• Exercise requirements:
Give back exactly the first lines of the entries below, through the line with "module seg7_decode".

• Saved data entries:

⁂

$ cat config.mk
export PLATFORM = sky130hd
export DESIGN_NAME = seg7_scan_rx
export DESIGN_NICKNAME = d
export VERILOG_FILES = /design/src/rtl/seg7_pkg.sv /design/src/rtl/seg7_decode.sv /design/src/rtl/seg7_scan_rx.sv
export SDC_FILE = /design/constraint.sdc
export NUM_CORES = 1
export LEC_CHECK = 0
export BUFFER_PORTS_ARGS = -buffer_cell sky130_fd_sc_hd__buf_2
export CAP_MARGIN = 20
export CELL_PAD_IN_SITES_DETAIL_PLACEMENT = 0
export CELL_PAD_IN_SITES_GLOBAL_PLACEMENT = 2
export CORE_MARGIN = 3
export CORE_UTILIZATION = 36
export DETAILED_ROUTE_END_ITERATION = 16
export PLACE_DENSITY = 0.77
export SLEW_MARGIN = 20
export SYNTH_ARGS = -nofsm -noshare
export SYNTH_HDL_FRONTEND = slang
export SYNTH_SLANG_ARGS = --single-unit
$ cat constraint.sdc
create_clock -name clk -period 3.62 [get_ports clk]
set_clock_uncertainty 0.2 [all_clocks]
set_input_delay 0.724 -clock clk [delete_from_list [all_inputs] [get_ports clk]]
set_output_delay 0.724 -clock clk [all_outputs]
set_load 0.05 [all_outputs]
$ cat src/rtl/seg7_pkg.sv
// Shared 7-segment definitions: bit order, glyph table and receiver FSM states.
// Both the scan driver and the scan receiver use this table so the two directions cannot drift.
package seg7_pkg;

    localparam int SEG_A = 0;
    localparam int SEG_B = 1;
    localparam int SEG_C = 2;
    localparam int SEG_D = 3;
    localparam int SEG_E = 4;
    localparam int SEG_F = 5;
    localparam int SEG_G = 6;

    localparam logic [6:0] SEG_BLANK = 7'b0000000;

    // Active-high glyphs, gfedcba; entry i is the pattern for hex digit i.
    localparam logic [15:0][6:0] SEG_TABLE = {
        7'b1110001, 7'b1111001, 7'b1011110, 7'b0111001,
        7'b1111100, 7'b1110111, 7'b1101111, 7'b1111111,
        7'b0000111, 7'b1111101, 7'b1101101, 7'b1100110,
        7'b1001111, 7'b1011011, 7'b0000110, 7'b0111111
    };

    typedef enum logic [1:0] {
        IDLE,
        SETTLE,
        CAPTURED
    } rx_state_e;

endpackage

$ cat src/rtl/seg7_decode.sv
// Combinational reverse lookup of an active-high segment pattern to a hex digit.
module seg7_decode
    import seg7_pkg::*;
(
    input  logic [6:0] pattern_i,
    output logic       legal_o,
    output logic       blank_o,
    output logic [3:0] value_o
);

    always_comb begin
        legal_o = 1'b0;
        value_o = 4'd0;
        blank_o = (pattern_i == SEG_BLANK);
        for (int i = 0; i < 16; i++) begin
            if (pattern_i == SEG_TABLE[i]) begin
                legal_o = 1'b1;
                value_o = 4'(i);
            end
        end
    end

endmodule

$ cat src/rtl/seg7_scan_rx.sv
// Multiplexed 7-segment receiver: synchronizes, debounces each digit dwell and
// stores the decoded value per position with update, frame and error strobes.
module seg7_scan_rx
    import seg7_pkg::*;
#(
    parameter int NUM_DIGITS    = 6,
    parameter int STABLE_CYCLES = 4
) (
    input  logic                    clk,
    input  logic                    rst_n,
    input  logic [6:0]              seg_n,
    input  logic [NUM_DIGITS-1:0]   dig_sel_n,
    input  logic                    clear_err,
    output logic [4*NUM_DIGITS-1:0] digits_out,
    output logic [NUM_DIGITS-1:0]   blank_out,
    output logic                    upd_pulse,
    output logic [2:0]              upd_idx,
    output logic                    frame_valid,
    output logic                    invalid_err
);

    localparam int SW = NUM_DIGITS + 7;
    localparam logic [7:0] CNT_LAST = 8'(STABLE_CYCLES - 1);

    logic [6:0]              seg_s1_q, seg_s2_q;
    logic [NUM_DIGITS-1:0]   sel_s1_q, sel_s2_q;
    logic [SW-1:0]           prev_q;
    rx_state_e               state_q, state_d;
    logic [7:0]              cnt_q, cnt_d;
    logic [4*NUM_DIGITS-1:0] digits_q, digits_d;
    logic [NUM_DIGITS-1:0]   blank_q, blank_d;
    logic [NUM_DIGITS-1:0]   mask_q, mask_d;
    logic                    upd_q, upd_d;
    logic [2:0]              idx_q, idx_d;
    logic                    frame_q, frame_d;
    logic                    err_q, err_d;

    logic [6:0]              seg;
    logic [NUM_DIGITS-1:0]   sel;
    logic                    changed, onehot, accept;
    logic [3:0]              ones;
    logic [2:0]              sel_idx;
    logic                    dec_legal, dec_blank;
    logic [3:0]              dec_value;

    assign seg     = ~seg_s2_q;
    assign sel     = ~sel_s2_q;
    assign changed = ({sel, seg} != prev_q);

    seg7_decode u_decode (
        .pattern_i (seg),
        .legal_o   (dec_legal),
        .blank_o   (dec_blank),
        .value_o   (dec_value)
    );

    always_comb begin
        ones    = 4'd0;
        sel_idx = 3'd0;
        for (int i = 0; i < NUM_DIGITS; i++) begin
            if (sel[i]) begin
                ones    = ones + 4'd1;
                sel_idx = 3'(i);
            end
        end
        onehot = (ones == 4'd1);
    end

    // Any sample change restarts the dwell, whatever state we were in.
    always_comb begin
        state_d = state_q;
        cnt_d   = cnt_q;
        accept  = 1'b0;
        if (changed) begin
            cnt_d   = 8'd0;
            state_d = onehot ? SETTLE : IDLE;
        end else begin
            case (state_q)
                SETTLE: begin
                    if (cnt_q == CNT_LAST) begin
                        accept  = 1'b1;
                        state_d = CAPTURED;
                    end else begin
                        cnt_d = cnt_q + 8'd1;
                    end
                end
                IDLE:     cnt_d = 8'd0;
                CAPTURED: state_d = CAPTURED;
                default:  state_d = IDLE;
            endcase
        end
    end

    always_comb begin
        digits_d = digits_q;
        blank_d  = blank_q;
        mask_d   = mask_q;
        upd_d    = 1'b0;
        idx_d    = idx_q;
        frame_d  = 1'b0;
        err_d    = clear_err ? 1'b0 : err_q;
        if (accept) begin
            if (dec_legal || dec_blank) begin
                upd_d   = 1'b1;
                idx_d   = sel_idx;
                blank_d = dec_blank ? (blank_q | sel) : (blank_q & ~sel);
                for (int i = 0; i < NUM_DIGITS; i++) begin
                    if (sel[i] && dec_legal) digits_d[4*i +: 4] = dec_value;
                end
                mask_d = mask_q | sel;
                if (&mask_d) begin
                    frame_d = 1'b1;
                    mask_d  = '0;
                end
            end else begin
                err_d = 1'b1;
            end
        end
    end

    always_ff @(posedge clk or negedge rst_n) begin
        if (!rst_n) begin
            seg_s1_q <= '1;
            seg_s2_q <= '1;
            sel_s1_q <= '1;
            sel_s2_q <= '1;
            prev_q   <= '0;
            state_q  <= IDLE;
            cnt_q    <= 8'd0;
            digits_q <= '0;
            blank_q  <= '1;
            mask_q   <= '0;
            upd_q    <= 1'b0;
            idx_q    <= 3'd0;
            frame_q  <= 1'b0;
            err_q    <= 1'b0;
        end else begin
            seg_s1_q <= seg_n;
            seg_s2_q <= seg_s1_q;
            sel_s1_q <= dig_sel_n;
            sel_s2_q <= sel_s1_q;
            prev_q   <= {sel, seg};
            state_q  <= state_d;
            cnt_q    <= cnt_d;
            digits_q <= digits_d;
            blank_q  <= blank_d;
            mask_q   <= mask_d;
            upd_q    <= upd_d;
            idx_q    <= idx_d;
            frame_q  <= frame_d;
            err_q    <= err_d;
        end
    end

    assign digits_out  = digits_q;
    assign blank_out   = blank_q;
    assign upd_pulse   = upd_q;
    assign upd_idx     = idx_q;
    assign frame_valid = frame_q;
    assign invalid_err = err_q;

endmodule
After elaboration in Yosys (flattened, before gate mapping)

Index checks and enable logic that the tools add are counted.

Eq/ne operators: 24
Add/sub/neg operators: 6
Bitwise logic cells: 6
Reductions and logical operators: 20
Muxes and demuxes: 62

Operator list:

| cell                | number |
|---|---|
| $eq 7x7->1 const B  | 12 |
| $mux 4              | 13 |
| $mux 1              | 31 |
| $mux 3              | 8 |
| $add 4x1->4 const B | 5 |
| $reduce_and 3->1    | 6 |
| $mux 8              | 2 |
| $pmux 8 s2          | 1 |
| $eq 7x3->1 const B  | 2 |
| $eq 7x6->1 const B  | 2 |
| $ne 13x13->1        | 1 |
| $mux 6              | 2 |
| $not 6->6           | 2 |
| $or 6x6->6          | 2 |
| $add 8x1->8 const B | 1 |
| $eq 8x2->1 const B  | 1 |
| $mux 2              | 4 |
| $logic_not 7->1     | 1 |
| $not 7->7           | 1 |
| $and 6x6->6         | 1 |
| $logic_and 1x1->1   | 6 |
| $ne 3x3->1 const B  | 2 |
| $pmux 2 s3          | 1 |
| $reduce_and 2->1    | 3 |
| 8 further kinds     | 8 |

Output and inout port bits: 36
Logic and storage cells: 137
Input port bits: 16
Register bits after elaboration: 91

Longest topological paths before layout

Word-level depth: 21
Mapped depth: 17
Mapped depth without buffers: 17

By module

A second synthesis with hierarchy kept.

Cells, all modules: 344
Area total of the unflattened synthesis: 4101.4 um2

By module, submodules not included:

| module       | seq. area each (um2) | area each (um2) | cells an instance | instances |
|---|---|---|---|---|
| seg7_scan_rx | 2317.2               | 3767.4          | 293               | 1 |
| seg7_decode  | 0.0                  | 334.1           | 51                | 1 |

Worst setup path before layout

OpenSTA, ideal clock, no wires.

Path kind: register -> register
From: reg sel_s2_q[0]
To: reg state_q[0]
Arrival time: 3.244 ns
Required time: 3.338 ns
Setup slack: 0.094 ns
Setup time: 0.082 ns
Clock period less this slack: 3.526 ns
Cell stages (with the launch flop): 16
Path buffers: 0
Cells stage by stage: dfstp_2 -> inv_1 -> ha_1 -> xnor2_1 -> ha_1 -> nor2b_1 -> a31oi_1 -> inv_1 -> ha_1 -> nor2_1 -> a21oi_1 -> ha_1 -> or3b_2 -> a21oi_1 -> o21ai_0 -> a31oi_1

Cells in the longest elaborated chain, start to end: 15
Elaborated cells between the ends (all ways): 19
Those cells by class: add/sub (5); eq/ne (4); mux (8); bitwise (1); reduce/logical (1)

Ends and longest elaborated chain:

| element                  | RTL line            | source |
|---|---|---|
| start: declaration       | seg7_scan_rx.sv:26  | `logic [NUM_DIGITS-1:0] sel_s1_q, sel_s2_q;` |
| start signal: assignment | seg7_scan_rx.sv:141 | `sel_s2_q <= sel_s1_q;` |
| $not 6->6 (*)            | seg7_scan_rx.sv:47  | `assign sel = ~sel_s2_q;` |
| via sel[0]               | seg7_scan_rx.sv:39  | `logic [NUM_DIGITS-1:0] sel;` |
| $mux 1                   | seg7_scan_rx.sv:61  | `if (sel[i]) begin` |
| $add 4x1->4              | seg7_scan_rx.sv:62  | `ones = ones + 4'd1;` |
| $mux 4                   | seg7_scan_rx.sv:61  |  |
| $add 4x1->4              | seg7_scan_rx.sv:62  |  |
| $mux 4                   | seg7_scan_rx.sv:61  |  |
| $add 4x1->4              | seg7_scan_rx.sv:62  |  |
| $mux 4                   | seg7_scan_rx.sv:61  |  |
| $add 4x1->4              | seg7_scan_rx.sv:62  |  |
| $mux 4                   | seg7_scan_rx.sv:61  |  |
| $add 4x1->4              | seg7_scan_rx.sv:62  |  |
| $mux 4                   | seg7_scan_rx.sv:61  |  |
| $eq 4x1->1               | seg7_scan_rx.sv:66  | `onehot = (ones == 4'd1);` |
| $mux 1                   | seg7_scan_rx.sv:76  | `state_d = onehot ? SETTLE : IDLE;` |
| $mux 2                   | seg7_scan_rx.sv:74  | `if (changed) begin` |
| end signal: assignment   | seg7_scan_rx.sv:143 | `state_q <= state_d;` |
| end: declaration         | seg7_scan_rx.sv:28  | `rx_state_e state_q, state_d;` |

Mark *: on every way through the listed nets, which the timed path passes. The rest lies on a longest branch.
A chain may end at the register's enable or synchronous reset.

Final worst setup path

From: reg sel_s2_q[1]
To: reg state_q[0]

Cells in the longest elaborated chain, start to end: 13
Elaborated cells between the ends (all ways): 17
Those cells by class: add/sub (4); eq/ne (4); mux (7); bitwise (1); reduce/logical (1)

Ends and longest elaborated chain:

| element       | RTL line |
|---|---|
| $not 6->6 (*) | seg7_scan_rx.sv:47 |
| via sel[1]    | seg7_scan_rx.sv:39 |
| $mux 4        | seg7_scan_rx.sv:61 |
| $add 4x1->4   | seg7_scan_rx.sv:62 |
| $mux 4        | seg7_scan_rx.sv:61 |
| $add 4x1->4   | seg7_scan_rx.sv:62 |
| $mux 4        | seg7_scan_rx.sv:61 |
| $add 4x1->4   | seg7_scan_rx.sv:62 |
| $mux 4        | seg7_scan_rx.sv:61 |
| $add 4x1->4   | seg7_scan_rx.sv:62 |
| $mux 4        | seg7_scan_rx.sv:61 |
| $eq 4x1->1    | seg7_scan_rx.sv:66 |
| $mux 1        | seg7_scan_rx.sv:76 |
| $mux 2        | seg7_scan_rx.sv:74 |

Marked as above.

==> out/results.ini <==
[sta]
setup_violations = 0
final-max-slew-violation-count = 0
rsz0062_at_grt = no
worst_pin_slew_ns = 0.953
hold_ws_ns = 0.152
min_period_ns = 3.43
finalHoldViolCount = 0
fin_setup_tns_ns = 0
relSlewSlack = 0.362
fmax_mhz = 291
finalCritPeriodShare = 0.948

[floorplanning]
dieArea_sq_um = 13200
io_pins = 52
core_area_sq_um = 11500
die_y_um = 115
rows = 39
die_w_um = 115
initial_core_util = 0.370

[drt]
initialDrtViolationCount = 125
drt_first_pass_iters = 4
antenna_left = 0
vias_per_cell = 4.90
vias = 2625
finalWirelength_um = 8450
post_drt_wl_per_cell_um = 15.8
drc = 0

[placement]
dp.cells = 519
place_area_sq_um = 4580
place.gp.congestion = 0.773
dp_hpwl_um = 5870
io_buffers = 51

[synthesis]
synth_fp_nets = 362
yosysUniqueCellTypes = 62
synth_edf_count = 0
avgSynthCellArea_sq_um = 12.6
ys.flop_type = dfrtp_1
yosysWarnings = 0
async_flop_share = 1.00
synth_top_area_share = 0.346
yosysSeqAreaShare = 0.543
ys_seq_elements = 91
netlist_area_sq_um = 4270
synth_area_leaders = dfrtp_1 (35%), dfstp_2 (20%), mux2_4 (6.3%)
syn_inst = 338
synth_area_leader_cell = dfrtp_1

[clocking]
clkTransAtPathRegs_ns = 0.07
clkLatencyLatePin_ns = 0.33
cts-root-buf = clkbuf_16
cts_tree = done
cts_buffer_depth = 2
holdBufCountCts = 0
cts-htree-levels = 3
cts_buffers = 9
cts.sinks = 91

[grt]
overflow = 0
gr-usage-all-layers = 0.137
grt_max_degree = 79
antenna_found_initial = 0
grt_pass1_vias = 2593
grt_pass1_wl_um = 13900

[power_and_ir_drop]
p_leak_nw = 2.20
max-vdd-ir-drop_uv = 220
power_density_nw_per_um2 = 437

[finish]
drive_gt1_frac = 0.402
num-fill-cells = 1097
syn_to_final_growth_pct = 14.9
stdcell_count = 536
stdcell_area_sq_um = 4900
nets = 412
antenna_cells = 0

[worst_setup_path]
end_kind = flip-flop
crit_required_ns = 3.68
critPathArrivalTime_ns = 3.49
start_kind = flip-flop
path_max_fanout = 4
worstSetupPathType = reg2reg
reg2reg_depth = 16

[run]
cap_violations = 0

[worst_hold_path]
hold_depth = 0
min_path_type = reg2reg

[run_status]
outcome = finished clean

[placed cells by master (no fill, tap or decap), types with 6 or more instances in the layout]
cell type	instances
mux2_4	18
dfrtp_1	59
inv_1	23
o22a_1	6
nor3_1	7
o22ai_2	6
nor2_1	20
ha_1	6
buf_2	50
xnor2_1	20
and2_1	9
nand2_1	9
a21oi_1	13
buf_4	11
clkbuf_16	9
dfstp_2	32
[report_power, final]
group	internal, W	switching, W	leakage, nW
clock	0.000470	0.000385	0.122
combinational	0.0000892	0.000109	0.954
sequential	0.00106	0.0000321	1.13
total	0.00161	0.000526	2.20
[sequential cells by signal (all words and copies together), names as in the netlist, named ones only]
signal       count
digits_out      24
prev_q          13
cnt_q            8
seg_s1_q         7
seg_s2_q         7
mask_q           6
sel_s1_q         6
sel_s2_q         6
upd_idx          3
state_q          2
frame_valid      1
invalid_err      1
upd_pulse        1
[kinds of logic after synthesis]
group,share of synthesized area
compound gates,0.114
xor+xnor,0.0534
fa+ha+maj,0.0235
buf+inv,0.0663
flops,0.543
mux,0.0789
simple gates,0.121
[through the flow]
| stage | total power [W] | util | setup slack, ns |
|---|---|---|---|
| after floorplan | 0.00123 | - | 0.0938 |
| after global placement | 0.00129 | 0.397 | 0.110 |
| after detailed placement | 0.00130 | 0.397 | 0.0101 |
| after CTS | 0.00217 | 0.422 | 0.0175 |
| after global routing | 0.00225 | 0.425 | 0.0103 |
| final | 0.00214 | 0.425 | 0.188 |
[cell type report]
| class | count | area (sq um) | share of cell area |
|---|---|---|---|
| Clock inverter | 6 | 47.5 | 0.00970 |
| Multi-Input combinational cell | 201 | 1700 | 0.347 |
| Inverter | 24 | 93.8 | 0.0192 |
| Clock buffer | 10 | 229 | 0.0467 |
| Timing Repair Buffer | 61 | 333 | 0.0679 |
| Sequential cell | 91 | 2320 | 0.473 |
| Tap cell | 143 | 179 | 0.0365 |
[metal layers]
| metal | vias up | wire, um | global-route usage | part of all wire |
|---|---|---|---|---|
| met5 | - | 0 | 0 | 0 |
| met4 | 0 | 95 | 0.0399 | 0.011 |
| met3 | 10 | 269 | 0.0363 | 0.032 |
| met2 | 41 | 3900 | 0.204 | 0.46 |
| met1 | 1311 | 4180 | 0.196 | 0.50 |
| li1 | 1263 | - | - | - |
[synth_stat cells, types with 2 or more instances]
cell / count
a21oi_1: 15
inv_1: 24
o211ai_1: 2
o31ai_1: 2
nor3_1: 7
nor2b_1: 4
nor3b_1: 3
a31oi_1: 4
buf_2: 4
mux2_1: 3
mux2_2: 2
nand2_1: 9
buf_6: 11
nor4_1: 2
ha_1: 8
xnor2_1: 21
nand3_1: 4
and2_1: 9
nand4b_1: 2
dfstp_2: 32
o21ai_0: 4
xor2_1: 5
dfrtp_1: 59
a2bb2oi_1: 2
mux2_4: 18
nand4_1: 3
nand2b_1: 5
o22a_1: 6
buf_4: 6
o22ai_2: 6
nor2_1: 21
o22ai_1: 3
or3_1: 3
[final timing paths]
check / slack, ns / from / end
max: 0.19 / sel_s2_q[1] / state_q[0]
min: 0.15 / sel_s1_q[1] / sel_s2_q[1]
max reg2reg: 0.19 / sel_s2_q[1] / state_q[0]
min reg2reg: 0.15 / sel_s1_q[1] / sel_s2_q[1]
max in group asynchronous: 2.05 / rst_n / seg_s2_q[5]
min in group asynchronous: 0.34 / rst_n / digits_out[8]
[worst max-delay path, stage by stage, from the launching register on]
cell,delay [ns]
dfstp_2,0.55
clkinvlp_4,0.11
ha_4,0.17
nand2b_1,0.14
and2_1,0.14
ha_1,0.26
nor2b_1,0.12
a31oi_1,0.20
inv_1,0.07
ha_1,0.28
nor2_2,0.12
a21oi_2,0.05
ha_2,0.20
or3b_4,0.40
a21oi_2,0.12
o21ai_1,0.07
a31oi_1,0.15
[what timing repair did]
item                                    4_1_cts  5_1_grt
gates resized for setup                       1        8
setup buffers                                 0        1
endpoints found under the setup margin        1        1
hold endpoints to repair                      0        0
pin swaps                                     0        3
Power figures use the tool's default switching activity.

⁂

• Response to this task:
$ cat config.mk
export PLATFORM = sky130hd
export DESIGN_NAME = seg7_scan_rx
export DESIGN_NICKNAME = d
export VERILOG_FILES = /design/src/rtl/seg7_pkg.sv /design/src/rtl/seg7_decode.sv /design/src/rtl/seg7_scan_rx.sv
export SDC_FILE = /design/constraint.sdc
export NUM_CORES = 1
export LEC_CHECK = 0
export BUFFER_PORTS_ARGS = -buffer_cell sky130_fd_sc_hd__buf_2
export CAP_MARGIN = 20
export CELL_PAD_IN_SITES_DETAIL_PLACEMENT = 0
export CELL_PAD_IN_SITES_GLOBAL_PLACEMENT = 2
export CORE_MARGIN = 3
export CORE_UTILIZATION = 36
export DETAILED_ROUTE_END_ITERATION = 16
export PLACE_DENSITY = 0.77
export SLEW_MARGIN = 20
export SYNTH_ARGS = -nofsm -noshare
export SYNTH_HDL_FRONTEND = slang
export SYNTH_SLANG_ARGS = --single-unit
$ cat constraint.sdc
create_clock -name clk -period 3.62 [get_ports clk]
set_clock_uncertainty 0.2 [all_clocks]
set_input_delay 0.724 -clock clk [delete_from_list [all_inputs] [get_ports clk]]
set_output_delay 0.724 -clock clk [all_outputs]
set_load 0.05 [all_outputs]
$ cat src/rtl/seg7_pkg.sv
// Shared 7-segment definitions: bit order, glyph table and receiver FSM states.
// Both the scan driver and the scan receiver use this table so the two directions cannot drift.
package seg7_pkg;

    localparam int SEG_A = 0;
    localparam int SEG_B = 1;
    localparam int SEG_C = 2;
    localparam int SEG_D = 3;
    localparam int SEG_E = 4;
    localparam int SEG_F = 5;
    localparam int SEG_G = 6;

    localparam logic [6:0] SEG_BLANK = 7'b0000000;

    // Active-high glyphs, gfedcba; entry i is the pattern for hex digit i.
    localparam logic [15:0][6:0] SEG_TABLE = {
        7'b1110001, 7'b1111001, 7'b1011110, 7'b0111001,
        7'b1111100, 7'b1110111, 7'b1101111, 7'b1111111,
        7'b0000111, 7'b1111101, 7'b1101101, 7'b1100110,
        7'b1001111, 7'b1011011, 7'b0000110, 7'b0111111
    };

    typedef enum logic [1:0] {
        IDLE,
        SETTLE,
        CAPTURED
    } rx_state_e;

endpackage

$ cat src/rtl/seg7_decode.sv
// Combinational reverse lookup of an active-high segment pattern to a hex digit.
module seg7_decode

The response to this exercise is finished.